**Listed records**

Context: an optimization exercise on an open-source flow, tuned for small area, a short achievable clock period and few clock cycles. The choices shown serve that exercise and are no tape-out recipe.
RTL that was checked went through simulation tests only; none was proved equivalent to the original.

==> inputs of run K <==
==> flow/design.v (excerpt) <==
module earliest_finish_server_assign_top (
    input  logic                           clk,
    input  logic                           rst_n,
    input  logic                           push,
    output logic                           full,
    input  logic [efsa_pkg::MODE_W-1:0]    mode,
    input  logic [efsa_pkg::INDEX_W-1:0]   server_index,
    input  logic [efsa_pkg::AMOUNT_W-1:0]  amount,
    output logic                           empty,
    input  logic                           pop,
    output logic [efsa_pkg::INDEX_W-1:0]   assigned_server,
    output logic [efsa_pkg::TIME_W-1:0]    server_finish,
    output logic [efsa_pkg::TIME_W-1:0]    makespan,
    output logic                           saturated,
    input  logic                           cfg_valid,
    output logic                           cfg_ready,
    input  logic [efsa_pkg::CFG_W-1:0]     num_servers
);
    localparam int NS = efsa_pkg::MAX_SERVERS;
    localparam int TW = efsa_pkg::TIME_W;
    localparam int HW = TW / 2;
    localparam int SW = efsa_pkg::SRV_W;
    localparam int CW = efsa_pkg::CNT_W;
    localparam int UW = efsa_pkg::UNIT_W;
    localparam int AW = efsa_pkg::AMOUNT_W;
    localparam int PW = efsa_pkg::PROD_W;
    localparam int MW = efsa_pkg::MODE_W;
    function automatic logic [1:0] ltne(input logic [39:0] a, input logic [39:0] b,
                                        input int lo, input int w);
        logic [1:0] hi_r, lo_r;
        if (w == 1)
        begin
            ltne = {b[lo], a[lo] ^ b[lo]};
        end
        else
        begin
            hi_r = ltne(a, b, lo + w / 2, w - w / 2);
            lo_r = ltne(a, b, lo, w / 2);
            ltne = {hi_r[0] ? hi_r[1] : lo_r[1], hi_r[0] | lo_r[0]};
        end
    endfunction
    function automatic logic lt_w(input logic [39:0] a, input logic [39:0] b, input int w);
        logic [1:0] r;
        r = ltne(a, b, 0, w);
        lt_w = r[1] & r[0];
    endfunction
    function automatic logic [2*PW-1:0] csa(input logic [PW-1:0] x, input logic [PW-1:0] y,
                                            input logic [PW-1:0] z);
        csa = {((x & y) | (x & z) | (y & z)) << 1, x ^ y ^ z};
    endfunction
  ...
Settings: LEC_CHECK=0, ABC_AREA=1, CAP_MARGIN=20, CORE_MARGIN=2, CORE_UTILIZATION=40, SLEW_MARGIN=20; clock period 9.0 ns.
run.sh (not shown) runs the stock make flow with config.mk's settings and CLKGATE_MAP_FILE= SYNTH_SCRIPT=/design/flow/synth_recipe.tcl, a recipe that flattens the netlist after the stock synthesis.
==> run Y (differences from run K) <==
--- a/flow/design.v
+++ b/flow/design.v
@@ -198,17 +198,17 @@
     assign is_clear  = (f0_mode == efsa_pkg::OP_CLEAR);
     assign exec      = f0_valid && res_ok && !(is_job && resorting);
     assign do_job    = exec && is_job;
     assign do_load   = exec && is_load;
     assign do_clear  = exec && is_clear;
     assign do_step   = resorting && !do_clear && !cfg_valid;
     assign do_ins    = (do_job && !cfg_valid) || do_step;
     assign mv1       = f1_valid && (!f0_valid || exec);
-    assign full      = f1_valid && !mv1;
+    assign full      = f1_valid && f0_valid && ((res_valid && !pop) || (is_job && resorting));
     assign acc       = push && !full;
     assign cfg_ready = 1'b1;
     assign empty     = !res_valid;
     logic [SW-1:0] c;
     logic [TW-1:0] h;
     logic [PW-1:0] p;
     logic [HW:0]   s_lo;
     logic          cy;
@@ -237,17 +237,17 @@
             logic       same_in, same_pl, force1, use_fin;
             logic [1:0] r_hi;
             idx_lt = (l_idx[j+1] < c);
             r_hi   = ltne(40'(l_fin[j+1][TW-1:HW]), 40'(h[TW-1:HW]), 0, HW);
             lt0    = r_hi[1] && r_hi[0];
             eq0    = !r_hi[0];
             eq1    = (l_fin[j+1][TW-1:HW] == h_hi1[HW-1:0]);
             lt_lo  = lt_w(40'({l_fin[j+1][HW-1:0], l_idx[j+1]}), 40'({s_lo[HW-1:0], c}), HW + SW);
-            fin_lt = sat ? (!(&l_fin[j+1]) || idx_lt)
+            fin_lt = sat ? (!(eq0 && (&l_fin[j+1][HW-1:0])) || idx_lt)
                          : cy ? (eq0 || (eq1 && lt_lo)) : (lt0 || (eq0 && lt_lo));
             same_in  = (l_inact[j+1] == k_inact);
             same_pl  = (l_pl[j+1] == k_pl);
             force1   = !l_done[j+1]
                     || (!same_in && !l_inact[j+1])
                     || (same_in && !same_pl && !l_pl[j+1])
                     || (same_in && same_pl && !k_pl && idx_lt);
             use_fin  = l_done[j+1] && same_in && same_pl && k_pl;
Settings changed: CORE_UTILIZATION 40 to 55, SETUP_SLACK_MARGIN set to 4.5.
==> run M (differences from run K) <==
--- a/flow/design.v
+++ b/flow/design.v
@@ -94,56 +94,16 @@
         logic [1:0] r;
         r = ltne(a, b, 0, w);
         lt_w = r[1] & r[0];
     endfunction
     function automatic logic [2*PW-1:0] csa(input logic [PW-1:0] x, input logic [PW-1:0] y,
                                             input logic [PW-1:0] z);
         csa = {((x & y) | (x & z) | (y & z)) << 1, x ^ y ^ z};
     endfunction
-    function automatic logic [PW-1:0] add_ks(input logic [PW-1:0] a, input logic [PW-1:0] b);
-        logic [PW-1:0] g, t, g0, t0, x;
-        g = a & b;
-        t = a ^ b;
-        x = t;
-        for (int lv = 0; (1 << lv) < PW; lv++)
-        begin
-            g0 = g;
-            t0 = t;
-            for (int i = 0; i < PW; i++)
-            begin
-                if (i >= (1 << lv))
-                begin
-                    g[i] = g0[i] | (t0[i] & g0[i - (1 << lv)]);
-                    t[i] = t0[i] & t0[i - (1 << lv)];
-                end
-            end
-        end
-        add_ks = x ^ {g[PW-2:0], 1'b0};
-    endfunction
-    function automatic logic [PW-1:0] mul8r4(input logic [AW-1:0] a, input logic [AW+1:0] a3,
-                                             input logic [UW-1:0] b);
-        logic [PW-1:0]   r [4];
-        logic [2*PW-1:0] t0, t1;
-        for (int k = 0; k < 4; k++)
-        begin
-            case (b[2*k +: 2])
-                2'd0: r[k] = '0;
-                2'd1: r[k] = PW'(a) << (2 * k);
-                2'd2: r[k] = PW'(a) << (2 * k + 1);
-                default: r[k] = PW'(a3) << (2 * k);
-            endcase
-        end
-        t0 = csa(r[0], r[1], r[2]);
-        t1 = csa(t0[PW-1:0], t0[2*PW-1:PW], r[3]);
-        mul8r4 = add_ks(t1[PW-1:0], t1[2*PW-1:PW]);
-    endfunction
-    function automatic logic [AW+1:0] times3(input logic [AW-1:0] a);
-        times3 = (AW + 2)'(a) + ((AW + 2)'(a) << 1);
-    endfunction
     function automatic logic [PW-1:0] mul8(input logic [AW-1:0] a, input logic [UW-1:0] b);
         logic [PW-1:0]   r0, r1, r2, r3, r4, r5, r6, r7;
         logic [2*PW-1:0] t0, t1, t2, t3, t4, t5;
         r0 = b[0] ? (PW'(a) << 0) : '0;
         r1 = b[1] ? (PW'(a) << 1) : '0;
         r2 = b[2] ? (PW'(a) << 2) : '0;
         r3 = b[3] ? (PW'(a) << 3) : '0;
         r4 = b[4] ? (PW'(a) << 4) : '0;
@@ -151,33 +111,29 @@
         r6 = b[6] ? (PW'(a) << 6) : '0;
         r7 = b[7] ? (PW'(a) << 7) : '0;
         t0 = csa(r0, r1, r2);
         t1 = csa(r3, r4, r5);
         t2 = csa(t0[PW-1:0], t0[2*PW-1:PW], t1[PW-1:0]);
         t3 = csa(t1[2*PW-1:PW], r6, r7);
         t4 = csa(t2[PW-1:0], t2[2*PW-1:PW], t3[PW-1:0]);
         t5 = csa(t4[PW-1:0], t4[2*PW-1:PW], t3[2*PW-1:PW]);
-        mul8 = add_ks(t5[PW-1:0], t5[2*PW-1:PW]);
+        mul8 = t5[PW-1:0] + t5[2*PW-1:PW];
     endfunction
     logic [efsa_pkg::CFG_W-1:0] cfg_reg;
     logic [TW-1:0]              longest_reg;
     logic [SW-1:0]              l_idx   [NS];   
-    logic [TW-1:0]              l_fin0;         
-    logic [TW-1:0]              l_fin   [1:NS-1];  
+    logic [TW-1:0]              l_fin   [NS];   
     logic                       l_done  [NS];   
     logic                       l_inact [NS];   
     logic                       l_pl    [NS];   
     logic [UW-1:0]              unit_reg [NS];
     logic [UW-1:0]              head_unit;      
     logic [UW-1:0]              e1_unit;        
     logic [PW-1:0]              prod_reg;       
-    logic [AW-1:0]              pamt_reg;       
-    logic [AW+1:0]              pamt3_reg;      
-    logic [HW:0]                hi1_reg;        
     logic [2:0]                 fw_reg;         
     logic                       f0_valid, f1_valid;
     logic [MW-1:0]              f0_mode, f1_mode;
     logic [SW-1:0]              f0_idx, f1_idx;
     logic [AW-1:0]              f0_amt, f1_amt;
     logic                       res_valid;
     logic [SW-1:0]              res_srv;
     logic [TW-1:0]              res_fin;
@@ -213,85 +169,77 @@
     logic [HW:0]   s_lo;
     logic          cy;
     logic [HW:0]   h_hi1;
     logic [HW-1:0] s_hi;
     logic          sat;
     logic [TW-1:0] fin_new;
     logic          k_inact, k_pl;
     assign c       = l_idx[0];
-    assign h       = l_fin0;
-    assign p       = prod_reg;
+    assign h       = l_pl[0] ? l_fin[0] : '0;
+    assign p       = resorting ? '0 : prod_reg;
     assign s_lo    = {1'b0, h[HW-1:0]} + (HW + 1)'(p);
     assign cy      = s_lo[HW];
-    assign h_hi1   = hi1_reg;
+    assign h_hi1   = {1'b0, h[TW-1:HW]} + (HW + 1)'(1);
     assign s_hi    = cy ? h_hi1[HW-1:0] : h[TW-1:HW];
     assign sat     = cy && h_hi1[HW];
     assign fin_new = sat ? '1 : {s_hi, s_lo[HW-1:0]};
     assign k_inact = resorting ? (CW'(c) >= n_eff) : 1'b0;
     assign k_pl    = resorting ? l_pl[0] : 1'b1;
     logic [NS-2:0] ahead;
     always_comb
     begin
         for (int j = 0; j < NS - 1; j++)
         begin
-            logic       idx_lt, fin_lt, lt0, eq0, eq1, lt_lo;
-            logic       same_in, same_pl, force1, use_fin;
-            logic [1:0] r_hi;
+            logic idx_lt, fin_lt;
             idx_lt = (l_idx[j+1] < c);
-            r_hi   = ltne(40'(l_fin[j+1][TW-1:HW]), 40'(h[TW-1:HW]), 0, HW);
-            lt0    = r_hi[1] && r_hi[0];
-            eq0    = !r_hi[0];
-            eq1    = (l_fin[j+1][TW-1:HW] == h_hi1[HW-1:0]);
-            lt_lo  = lt_w(40'({l_fin[j+1][HW-1:0], l_idx[j+1]}), 40'({s_lo[HW-1:0], c}), HW + SW);
             fin_lt = sat ? (!(&l_fin[j+1]) || idx_lt)
-                         : cy ? (eq0 || (eq1 && lt_lo)) : (lt0 || (eq0 && lt_lo));
-            same_in  = (l_inact[j+1] == k_inact);
-            same_pl  = (l_pl[j+1] == k_pl);
-            force1   = !l_done[j+1]
-                    || (!same_in && !l_inact[j+1])
-                    || (same_in && !same_pl && !l_pl[j+1])
-                    || (same_in && same_pl && !k_pl && idx_lt);
-            use_fin  = l_done[j+1] && same_in && same_pl && k_pl;
-            ahead[j] = force1 || (use_fin && fin_lt);
+                         : lt_w(40'({l_fin[j+1], l_idx[j+1]}), 40'({s_hi, s_lo[HW-1:0], c}),
+                                TW + SW);
+            if (!l_done[j+1])
+                ahead[j] = 1'b1;
+            else if (l_inact[j+1] != k_inact)
+                ahead[j] = !l_inact[j+1];
+            else if (l_pl[j+1] != k_pl)
+                ahead[j] = !l_pl[j+1];
+            else if (!k_pl)
+                ahead[j] = idx_lt;
+            else
+                ahead[j] = fin_lt;
         end
     end
-    logic [NS-1:0] take_next, take_key, l_we;
+    logic [NS-1:0] take_next, take_key;
     always_comb
     begin
         for (int j = 0; j < NS; j++)
         begin
             take_next[j] = (j < NS - 1) ? ahead[j] : 1'b0;
-            l_we[j]      = (j == 0) ? 1'b1 : ahead[j-1];
-            take_key[j]  = l_we[j] && !take_next[j];
+            take_key[j]  = !take_next[j] && ((j == 0) ? 1'b1 : ahead[j-1]);
         end
     end
     logic [TW-1:0] room;
     logic          grow;
     assign room = longest_reg - h;
     assign grow = (room[TW-1:HW] == '0) && lt_w(40'(room[HW-1:0]), 40'(p), HW);
     logic [AW-1:0] amt_next;
     logic [UW-1:0] u_a, u_b, u_e2;
     logic          ld_f, cl_f;
     logic          sel_a;
     logic          hold_p;
     logic [PW-1:0] prod_a, prod_b;
-    assign amt_next = pamt_reg;
+    assign amt_next = (f0_valid && is_job && resorting) ? f0_amt : f1_amt;
     assign hold_p   = f0_valid && is_job && !resorting && !exec;
     assign ld_f     = f0_valid && is_load;
     assign cl_f     = f0_valid && is_clear;
     assign u_a      = fw_reg[1] ? f0_amt : e1_unit;
     assign u_b      = cl_f ? unit_reg[0] : fw_reg[0] ? f0_amt : head_unit;
     assign u_e2     = fw_reg[2] ? f0_amt : unit_reg[l_idx[2]];
     assign sel_a    = do_ins && ahead[0];
-    logic done_next0;
-    assign done_next0 = do_clear || (!cfg_valid && (do_ins ? (!take_next[0] || l_done[1])
-                                                           : l_done[0]));
-    assign prod_a   = mul8r4(amt_next, pamt3_reg, u_a);
-    assign prod_b   = mul8r4(amt_next, pamt3_reg, u_b);
+    assign prod_a   = mul8(amt_next, u_a);
+    assign prod_b   = mul8(amt_next, u_b);
     logic          nf0_new, nf0_ld;
     logic [SW-1:0] nf0_idx;
     logic [2:0]    fw_next;
     assign nf0_new = exec || !f0_valid;
     assign nf0_ld  = nf0_new ? (f1_valid && f1_mode == efsa_pkg::OP_LOAD) : ld_f;
     assign nf0_idx = nf0_new ? f1_idx : f0_idx;
     always_comb
     begin
@@ -307,43 +255,26 @@
             else if (do_ins && take_next[k])
                 fw_next[k] = nf0_ld && eq_next;
             else if (do_ins && take_key[k])
                 fw_next[k] = nf0_ld && eq_key;
             else
                 fw_next[k] = nf0_ld && eq_here;
         end
     end
-    logic          nf0_job;
-    logic [AW-1:0] pamt_next;
-    assign nf0_job   = nf0_new ? (f1_valid && f1_mode == efsa_pkg::OP_JOB) : (f0_valid && is_job);
-    assign pamt_next = (nf0_job && !done_next0) ? (nf0_new ? f1_amt : f0_amt)
-                                                : (acc ? amount : f1_amt);
-    logic [AW+1:0] pamt3_next;
-    assign pamt3_next = (nf0_job && !done_next0) ? (nf0_new ? times3(f1_amt) : times3(f0_amt))
-                                                 : (acc ? times3(amount) : times3(f1_amt));
-    logic [HW:0] hi1_next, hi1_shift;
-    logic [HW-1:0] hi_shift;
-    assign hi_shift  = l_pl[1] ? l_fin[1][TW-1:HW] : '0;
-    assign hi1_shift = {1'b0, hi_shift} + (HW + 1)'(1);
-    assign hi1_next  = take_next[0] ? hi1_shift
-                     : sat ? {1'b1, {HW{1'b0}}}
-                     : cy  ? ({1'b0, hi1_reg[HW-1:0]} + (HW + 1)'(1)) : hi1_reg;
     always_ff @(posedge clk or negedge rst_n)
     begin
         if (!rst_n)
         begin
             cfg_reg     <= efsa_pkg::CFG_W'(NS);
             longest_reg <= '0;
             f0_valid    <= 1'b0;
             f1_valid    <= 1'b0;
             res_valid   <= 1'b0;
             fw_reg      <= '0;
-            l_fin0      <= '0;
-            hi1_reg     <= (HW + 1)'(1);
             for (int j = 0; j < NS; j++)
             begin
                 l_idx[j]   <= SW'(j);
                 l_done[j]  <= 1'b1;
                 l_inact[j] <= 1'b0;
                 l_pl[j]    <= 1'b0;
             end
         end
@@ -360,67 +291,60 @@
             else if (pop)
                 res_valid <= 1'b0;
             if (do_clear)
                 longest_reg <= '0;
             else if (do_job && grow)
                 longest_reg <= fin_new;
             if (do_clear)
             begin
-                l_fin0  <= '0;
-                hi1_reg <= (HW + 1)'(1);
                 for (int j = 0; j < NS; j++)
                 begin
                     l_idx[j]   <= SW'(j);
                     l_done[j]  <= 1'b1;
                     l_inact[j] <= (CW'(j) >= n_eff);
                     l_pl[j]    <= 1'b0;
                 end
             end
             else if (cfg_valid)
             begin
                 for (int j = 0; j < NS; j++)
                     l_done[j] <= 1'b0;
             end
             else if (do_ins)
             begin
-                if (take_next[0])
-                    l_fin0 <= l_pl[1] ? l_fin[1] : '0;
-                else
-                    l_fin0 <= fin_new;
-                hi1_reg <= hi1_next;
                 for (int j = 0; j < NS; j++)
                 begin
                     if (take_next[j])
                     begin
                         l_idx[j]   <= l_idx[j+1];
                         l_done[j]  <= l_done[j+1];
                         l_inact[j] <= l_inact[j+1];
                         l_pl[j]    <= l_pl[j+1];
                     end
-                    else if (l_we[j])
+                    else if (take_key[j])
                     begin
                         l_idx[j]   <= c;
                         l_done[j]  <= 1'b1;
                         l_inact[j] <= k_inact;
                         l_pl[j]    <= k_pl;
                     end
                 end
             end
         end
     end
     always_ff @(posedge clk)
     begin
         if (do_ins)
         begin
-            for (int j = 1; j < NS; j++)
+            for (int j = 0; j < NS; j++)
             begin
                 if (take_next[j])
                     l_fin[j] <= l_fin[j+1];
-                else if (l_we[j])
+                else if (take_key[j])
                     l_fin[j] <= fin_new;
             end
         end
         if (exec || !f0_valid)
         begin
             f0_mode <= f1_mode;
             f0_idx  <= f1_idx;
             f0_amt  <= f1_amt;
@@ -441,20 +365,16 @@
             unit_reg[f0_idx] <= f0_amt;
         head_unit <= sel_a ? u_a : u_b;
         if (cl_f)
             e1_unit <= unit_reg[1];
         else if (do_ins)
             e1_unit <= ahead[1] ? u_e2 : ahead[0] ? u_b : u_a;
         else
             e1_unit <= u_a;
-        pamt_reg  <= pamt_next;
-        pamt3_reg <= pamt3_next;
-        if (!done_next0)
-            prod_reg <= '0;
-        else if (!hold_p)
+        if (!hold_p)
             prod_reg <= sel_a ? prod_a : prod_b;
     end
     assign assigned_server = res_srv;
     assign server_finish   = res_fin;
     assign makespan        = longest_reg;
     assign saturated       = res_sat;
 endmodule
Settings changed: ABC_AREA 1 to unset.
==> notes.md <==
- The flow ran to the end and the layout has no timing, DRC or antenna violations.
- For met2 alone, demand over resource in global routing was 0.446.
- Using the TritonRoute via totals, the vias-per-cell ratio works out to around 6.2.
- The met1 track utilization from global routing is 0.375.
- The flip-flop count of the largest register after layout is slightly above 500.
- For this run, asynchronously set or reset flops after synthesis account for 0.173.
- Detailed routing placed a total of approximately 100 mm of wire on met2.
- The count of flip-flops with a built-in enable after synthesis is about 720.
- Of all the cell area in the finished design, the clock network holds 0.0533.
- The routed wire length per instance is about 27 µm.
- The post-placement setup slack is 1180 ps.
- Ranked by instance count, the synthesized netlist is headed by edfxtp_1, nand2_1, nor2_1, o21ai_0, a21oi_1.
- The sequential fraction of the synthesis area is 0.436.
- The minimum clock period is between 8000 and 9000 ps.
- At the pin with the least slew margin, the transition time is between 1000 and 1500 ps.
- In this run the critical register-to-register path is launched from l_done[0].
Source of the figures above: run M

**What you have to do**
Would you quote everything above from the line containing "logic [PW-1:0] prod_a, prod_b;" down to the line containing "f0_amt : head_unit;"? Include both of those lines and nothing else.

**Worked solution**
     logic [PW-1:0] prod_a, prod_b;
-    assign amt_next = pamt_reg;
+    assign amt_next = (f0_valid && is_job && resorting) ? f0_amt : f1_amt;
     assign hold_p   = f0_valid && is_job && !resorting && !exec;
     assign ld_f     = f0_valid && is_load;
     assign cl_f     = f0_valid && is_clear;
     assign u_a      = fw_reg[1] ? f0_amt : e1_unit;
     assign u_b      = cl_f ? unit_reg[0] : fw_reg[0] ? f0_amt : head_unit;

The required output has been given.